偽の殺し屋斡旋サイトに、殺し屋として応募した米空軍州兵

 ジョサイア・エルネスト・ガルシア(21歳)は、2月16日、この偽の殺し屋斡旋サイト「Rentahitman.com」にアクセスし、”殺し屋”として働くことに興味があるという雇用照会フォームを提出した。

 4月12日の裁判所資料によると、ガルシアはフォームに自分の軍事経験とライフルの専門知識を記入すると同時に、詳細な”仕事内容”について説明を要求したという。

 「手ごたえあり」とにらんだガルシアは、それから数日間、サイト側と連絡をとり続け、テネシー州の運転免許証、顔写真、履歴書を提出した。

 刑事訴状によると、ガルシアはメールで次のように書いたという。

狙った標的を狙撃して殺す、自分の軍事経験を生かせる高収入の仕事を探しています。

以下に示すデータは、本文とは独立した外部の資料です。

`config.mk`:
```
export PLATFORM = sky130hd
export DESIGN_NAME = pq_cmd_sequencer
export DESIGN_NICKNAME = d
export VERILOG_FILES = /design/src/rtl/pq_pkg.sv /design/src/rtl/pq_cmd_fifo.sv /design/src/rtl/pq_cmd_sequencer.sv
export SDC_FILE = /design/constraint.sdc
export NUM_CORES = 1
export LEC_CHECK = 0
export ABC_AREA = 0
export BUFFER_PORTS_ARGS = -buffer_cell sky130_fd_sc_hd__buf_2
export CORE_MARGIN = 3
export CORE_UTILIZATION = 45
export CTS_CLUSTER_SIZE = 28
export DETAILED_ROUTE_END_ITERATION = 8
export PLACE_DENSITY = 0.66
export SYNTH_ARGS = -nofsm -noshare
export SYNTH_HDL_FRONTEND = slang
export SYNTH_SLANG_ARGS = --single-unit
```
`constraint.sdc`:
```
create_clock -name CLK -period 3.5 [get_ports CLK]
set_input_delay 0 -clock CLK [delete_from_list [all_inputs] [get_ports CLK]]
set_output_delay 0 -clock CLK [all_outputs]
set_load 0.1 [all_outputs]
```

子どもを養うことができるからです。

なんというか、こういうことをやるのが楽しいので、近い仕事があれば、ぜひご指示いただきたい

 ガルシアは履歴書で、”すべての的の中心を一度も外さなかったことや、複数の武器での見事な射撃技術で表彰された”熟練狙撃兵であることを自慢していた。

 ガルシアは2021年7月から、空軍州兵として働いていて、その軍事経験と射撃の腕から、「リーパー(死神)」と呼ばれていたという。

 州兵の仕事に不満を感じていたガルシアは、2月23日から3月13日の間に、殺し屋仕事の可能性があるかどうか、サイトに2回打診していた。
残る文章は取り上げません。